Profile wskazują na zwiększone wykorzystanie długich trzech głównych izoform UTR po powaleniu HNRNCR. Po opanowaniu, protokół A-seq zajmuje osiem godzin czasu praktycznego lub około dwóch do trzech dni, nie licząc czasu na hodowlę komórkową i nocne ligacje. Próbując skorzystać z protokołu, ważne jest, aby najpierw zaprojektować zestaw pierwotny, który jest zgodny z platformą sekwencjonowania używaną w Twojej lokalizacji.

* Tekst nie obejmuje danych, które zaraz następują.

==> src/rtl/cpu_pkg.sv <==
// Shared types and constants for the LEGv8 fetch/issue unit.
package cpu_pkg;

  typedef enum logic [2:0] {
    S_IDLE,
    S_REQ,
    S_WAIT,
    S_ISSUE,
    S_HALT
  } fetch_state_e;

  localparam logic [10:0] HALT_OP = 11'b11111111111;

  // Immediate field positions for OP_B (imm26) and OP_CB (imm19) encodings.
  localparam int unsigned IMM26_MSB = 25;
  localparam int unsigned IMM26_LSB = 0;
  localparam int unsigned IMM19_MSB = 23;
  localparam int unsigned IMM19_LSB = 5;

endpackage

==> src/rtl/cpu_branch_target.sv <==
// Next-PC resolution: sequential PC+4 or PC-relative B/CBZ/CBNZ target.
module cpu_branch_target
  import cpu_pkg::*;
#(
  parameter int unsigned ADDR_W = 64
) (
  input  logic [31:0]       inst,
  input  logic [ADDR_W-1:0] pc_out,
  input  logic              branch,
  input  logic              branch_zero,
  input  logic              branch_nonzero,
  input  logic              alu_zero,
  output logic [ADDR_W-1:0] next_pc
);

  localparam int unsigned Imm26W = IMM26_MSB - IMM26_LSB + 1;
  localparam int unsigned Imm19W = IMM19_MSB - IMM19_LSB + 1;

  logic [Imm26W-1:0] imm26;
  logic [Imm19W-1:0] imm19;
  logic [ADDR_W-1:0] offset;
  logic              taken;
  logic              unused_inst;

  assign imm26       = inst[IMM26_MSB:IMM26_LSB];
  assign imm19       = inst[IMM19_MSB:IMM19_LSB];
  assign unused_inst = ^{inst[31:26], inst[4:0]};

  always_comb begin
    taken = branch | (branch_zero & alu_zero) | (branch_nonzero & ~alu_zero);
    // Unconditional B takes precedence for the immediate even if CB flags are also set.
    if (branch) begin
      offset = {{(ADDR_W - Imm26W){imm26[Imm26W-1]}}, imm26} << 2;
    end else begin
      offset = {{(ADDR_W - Imm19W){imm19[Imm19W-1]}}, imm19} << 2;
    end
    next_pc = taken ? (pc_out + offset) : (pc_out + ADDR_W'(4));
  end

endmodule

==> src/rtl/cpu_fetch.sv <==
// Instruction fetch/issue: owns the PC, handshakes with imem, halts on HALT_OP.
module cpu_fetch #(
  parameter int unsigned       ADDR_W   = 64,
  parameter logic [ADDR_W-1:0] RESET_PC = '0,
  parameter logic [10:0]       HALT_OP  = cpu_pkg::HALT_OP
) (
  input  logic              clk,
  input  logic              reset,
  output logic              imem_req,
  output logic [ADDR_W-1:0] imem_addr,
  input  logic              imem_ack,
  input  logic [31:0]       imem_rdata,
  output logic              inst_valid,
  output logic [31:0]       inst,
  output logic [ADDR_W-1:0] pc_out,
  input  logic              inst_accept,
  input  logic              branch,
  input  logic              branch_zero,
  input  logic              branch_nonzero,
  input  logic              alu_zero,
  output logic              halted
);
  import cpu_pkg::*;

  fetch_state_e      state_q, state_d;
  logic [ADDR_W-1:0] pc_q, pc_d;
  logic [ADDR_W-1:0] pc_out_q, pc_out_d;
  logic [31:0]       inst_q, inst_d;
  logic              inst_valid_q, inst_valid_d;
  logic              req_q, req_d;
  logic              halted_q, halted_d;
  logic [ADDR_W-1:0] next_pc;

  cpu_branch_target #(
    .ADDR_W(ADDR_W)
  ) u_branch_target (
    .inst          (inst_q),
    .pc_out        (pc_out_q),
    .branch        (branch),
    .branch_zero   (branch_zero),
    .branch_nonzero(branch_nonzero),
    .alu_zero      (alu_zero),
    .next_pc       (next_pc)
  );

  always_comb begin
    state_d      = state_q;
    pc_d         = pc_q;
    pc_out_d     = pc_out_q;
    inst_d       = inst_q;
    inst_valid_d = inst_valid_q;
    req_d        = req_q;
    halted_d     = halted_q;
    case (state_q)
      S_IDLE: begin
        state_d = S_REQ;
        req_d   = 1'b1;
      end
      S_REQ, S_WAIT: begin
        if (imem_ack) begin
          inst_d       = imem_rdata;
          pc_out_d     = pc_q;
          inst_valid_d = 1'b1;
          req_d        = 1'b0;
          state_d      = S_ISSUE;
        end else begin
          state_d = S_WAIT;
        end
      end
      S_ISSUE: begin
        // HALT retires without waiting for execute to accept it.
        if (inst_q[31:21] == HALT_OP) begin
          inst_valid_d = 1'b0;
          halted_d     = 1'b1;
          state_d      = S_HALT;
        end else if (inst_accept) begin
          pc_d         = next_pc;
          inst_valid_d = 1'b0;
          req_d        = 1'b1;
          state_d      = S_REQ;
        end
      end
      S_HALT: begin
        state_d = S_HALT;
      end
      default: begin
        state_d = S_IDLE;
      end
    endcase
  end

  always_ff @(posedge clk) begin
    if (reset) begin
      state_q      <= S_IDLE;
      pc_q         <= RESET_PC;
      pc_out_q     <= RESET_PC;
      inst_q       <= '0;
      inst_valid_q <= 1'b0;
      req_q        <= 1'b0;
      halted_q     <= 1'b0;
    end else begin
      state_q      <= state_d;
      pc_q         <= pc_d;
      pc_out_q     <= pc_out_d;
      inst_q       <= inst_d;
      inst_valid_q <= inst_valid_d;
      req_q        <= req_d;
      halted_q     <= halted_d;
    end
  end

  assign imem_req   = req_q;
  assign imem_addr  = pc_q;
  assign inst_valid = inst_valid_q;
  assign inst       = inst_q;
  assign pc_out     = pc_out_q;
  assign halted     = halted_q;

endmodule

==> config.mk <==
export PLATFORM = sky130hd
export DESIGN_NAME = cpu_fetch
export DESIGN_NICKNAME = d
export VERILOG_FILES = /design/src/rtl/cpu_pkg.sv /design/src/rtl/cpu_branch_target.sv /design/src/rtl/cpu_fetch.sv
export SDC_FILE = /design/constraint.sdc
export NUM_CORES = 1
export LEC_CHECK = 0
export CORE_ASPECT_RATIO = 0.5
export CORE_MARGIN = 3
export CORE_UTILIZATION = 53
export DETAILED_ROUTE_END_ITERATION = 16
export PLACE_DENSITY = 0.82
export SLEW_MARGIN = 15
export SYNTH_ARGS = -nofsm -noshare
export SYNTH_HDL_FRONTEND = slang
export SYNTH_HIERARCHICAL = 1
export SYNTH_SLANG_ARGS = --single-unit
export TNS_END_PERCENT = 20
==> constraint.sdc <==
create_clock -name clk -period 5.1 [get_ports clk]
set_input_delay 1.02 -clock clk [delete_from_list [all_inputs] [get_ports clk]]
set_output_delay 1.02 -clock clk [all_outputs]
set_load 0.02 [all_outputs]
==> run summary <==
CP Capture Type -> register
CP required -> 5440 ps
port bufs -> 202
r2r setup slk -> 1320 ps
setup TNS -> 0 ps
Root Buffer -> clkbuf_16
Antenna diodes -> 0
WHS -> 472 ps
Hold Violations, Final -> 0
CP startpoint -> alu_zero
CP Capture Point -> imem_addr[44]$_SDFFE_PP0P_
max_cap viols -> 0
endpoints failing setup -> 0
gpl congestion -> 0.956
Post-Synthesis Cell Area -> 9990 µm²
EDFF count, synth -> 0
Yosys cell types -> 81
Net Count, Synth -> 1,327
CTS tree -> done
commonest non-fill, non-tap cell in the layout -> nand2_1
worst vdd ir -> 0.230 mV
later-pin clock latency in the skew report -> 440 ps
Post-Layout Cell Count -> 1,668
first-pass GRT wire length -> 50,700 µm
Global Route Usage Sum -> 30.3%
Synth Flop Type -> dfxtp_1
Syn Inst Count -> 1,225
die area -> 20,600 µm²
Routed Antenna Nets -> 0
clk_skew -> 11.7 ps
layout cell share with drive strength beyond 1 -> 8.33%
worst slew pin tran -> 1160 ps
Syn-to-layout area delta -> 28.3%
placed cell count -> 1,636
largest net degree at the start of global routing -> 105
I/O Pins -> 203
Post-DP HPWL -> 23,200 µm
Layout Nets -> 1,505
final period utilization -> 93.4%
Fmax achieved -> 210 MHz
Yosys reg bits -> 166
Setup CP Type -> primary input to register
Initial Utilization -> 55.8%
CORE AREA -> 17,900 µm²
number of global-route vias before repair -> 9,422
GR Overflow Total -> 0
H-tree Lvls -> 4
crit path time final -> 4760 ps
post-CTS setup buffer count -> 0
Clock Tree Buf Depth -> 2
Num CTS Buffers -> 17
run status -> finished clean
Slew Viols, Final -> 0
Die X-Extent -> 200 µm
CP max FO -> 7
DR pass1 iterations -> 5
RSZ-0062 raised after global routing -> false
CP arrival -> 5100 ps
Total Power -> 3.07 mW
ys async rst share -> 0%
DR iter-0 viols -> 609
Vias/cell -> 6.04
most frequent cells in the layout -> 251 x nand2_1, 201 x clkdlybuf4s50_1, 166 x a21oi_1, 166 x dfxtp_1, 80 x a22o_1
Hold Buf Count CTS -> 0
WL per Instance -> 19.1 µm
Critical Path Source Type -> primary input
HP Class -> register to register
Post-Syn Area per Cell -> 8.15 µm²
die height -> 103 µm
worst hold path startpoint -> imem_addr[52]$_SDFFE_PP0P_
Clk pin slew, worst setup/hold paths -> 70 ps
FF-to-FF Start -> inst[23]$_SDFFE_PP0P_
Pwr Density -> 240 nW/µm²
Reg2Reg Depth -> 14
antenna violations before repair -> 0
row count -> 34
DRC Markers -> 0
Static Leakage -> 5.08 nW
post-cts resize count -> 0
R2R Path End -> imem_addr[61]$_SDFFE_PP0P_
clock sinks -> 166
Rel. slew slack -> 22.6%
Final Core Density -> 71.5%
total number of vias -> 10,100
drt total wl -> 31,900 µm
sequential element share of the synthesized area -> 33.3%
yosys warns -> 6
[power breakdown]
part	internal, mW	switching (mW)
registers	1.32	0.0277
clock network	0.768	0.574
logic	0.151	0.235
total	2.24	0.837
[per-stage QoR]
stage	setup slack, ps	cell area, µm²
5_1_grt	145	12800
3_3_place_gp	-39.9	12200
3_5_place_dp	-87.7	12200
4_1_cts	353	12800
6_report	336	12800
2_1_floorplan	301	9990
[worst max-delay path, cell delays in order]
cell,delay [ps]
clkdlybuf4s50_1,470
mux2i_1,310
nor2_1,190
a2bb2oi_1,250
ha_1,270
inv_1,80
fa_1,390
nand2b_1,190
a21oi_2,200
a2bb2oi_2,210
a21oi_2,130
o41ai_4,510
a21boi_1,220
o41ai_2,310
xor2_1,130
a22o_1,210
[per-layer routing]
metal	vias up	GRT usage [%]	part of all wire (%)
li1	4814	-	-
met1	4839	40.4	45
met2	385	52.3	47
met3	41	5.30	6.4
met4	0	7.27	1.3
met5	-	0	0
[kinds of logic (layout without fill, tap and decap cells)]
group	after synthesis	in the layout	share of synthesized area, %
AO/OA/AOI/OAI	434	434	30.5
AND/OR/NAND/NOR	402	402	18.0
flip-flops	166	166	33.3
buffers and inverters	108	299	5.70
adder cells (fa/ha/maj)	62	62	7.84
XOR/XNOR	51	51	4.47
multiplexers	2	2	0.200
[state kept, by name, indices dropped and copies added, names as in the netlist]
signal      count
state_q         3
pc_out         64
imem_req        1
inst           32
inst_valid      1
imem_addr      64
halted          1
[cells in the mapped netlist (4+ instances only)]
library cell | n | area share (%)
nand3_1 | 17 | 0.85
and2_1 | 9 | 0.56
o211ai_1 | 4 | 0.30
nor4_1 | 4 | 0.25
o21a_1 | 11 | 0.83
nor2_1 | 38 | 1.4
a31oi_1 | 11 | 0.69
a22o_1 | 80 | 7.0
a21oi_1 | 166 | 8.3
nand4_1 | 23 | 1.4
a221oi_1 | 4 | 0.35
dfxtp_1 | 166 | 33
a21o_1 | 40 | 3.0
buf_8 | 6 | 0.90
and3_1 | 10 | 0.63
nand2b_1 | 6 | 0.38
buf_2 | 26 | 1.3
a211oi_1 | 4 | 0.30
and4_1 | 4 | 0.35
clkbuf_1 | 41 | 1.5
nand2_1 | 251 | 9.4
buf_4 | 11 | 0.83
o21bai_1 | 17 | 1.3
inv_1 | 21 | 0.79
o21ai_1 | 7 | 0.35
o21ai_0 | 24 | 1.2
ha_1 | 61 | 7.6
a221oi_2 | 4 | 0.60
nor3_1 | 23 | 1.2
a21oi_2 | 7 | 0.61
xnor2_1 | 33 | 2.9
xor2_1 | 18 | 1.6
[worst min-delay path by stage]
stage / to / slack (ps) / cells after the start
2_1_floorplan: state_q[0]$_SDFFE_PP0P_ / 490 / 1
3_3_place_gp: pc_out[52]$_SDFFE_PP0P_ / 450 / 2
3_5_place_dp: pc_out[46]$_SDFFE_PP0P_ / 460 / 2
4_1_cts: pc_out[52]$_SDFFE_PP0P_ / 470 / 2
5_1_grt: pc_out[41]$_SDFFE_PP0P_ / 490 / 2
6_report: pc_out[52]$_SDFFE_PP0P_ / 470 / 2
[area by class of cell]
type | count | area, µm²
Fill cell | 1393 | 5100
Multi-Input combinational cell | 951 | 6110
Clock buffer | 20 | 467
Inverter | 21 | 78.8
Clock inverter | 12 | 143
Sequential cell | 166 | 3320
Timing Repair Buffer | 246 | 2370
Tap cell | 252 | 315
(Power assumes the default switching activity.)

Po uzyskaniu trzech pierwszych końców mMRA, można zastosować inne metody, takie jak sieciowanie krzyżowe i immunoprecypitacja, w celu zidentyfikowania regulatorów przetwarzania trzech pierwszych końców pre-mRNA. Projekt A-seq2 utorował drogę naukowcom zajmującym się przetwarzaniem RNA do zbadania regulacji i konsekwencji alternatywnej poliadenlylacji w poszczególnych typach komórek. Po obejrzeniu tego filmu powinieneś dobrze zrozumieć, jak generować biblioteki trzech pierwszych końców mRNA, analizować dane sekwencjonowania, identyfikować nowe poli(A) miejsca i określać ilościowo swoje użycie.

Mamy nadzieję, że A-seq2 ułatwi Ci pracę nad rozpoczęciem regulacji przetwarzania mRNA i doprowadzi do wielu nowych spostrzeżeń.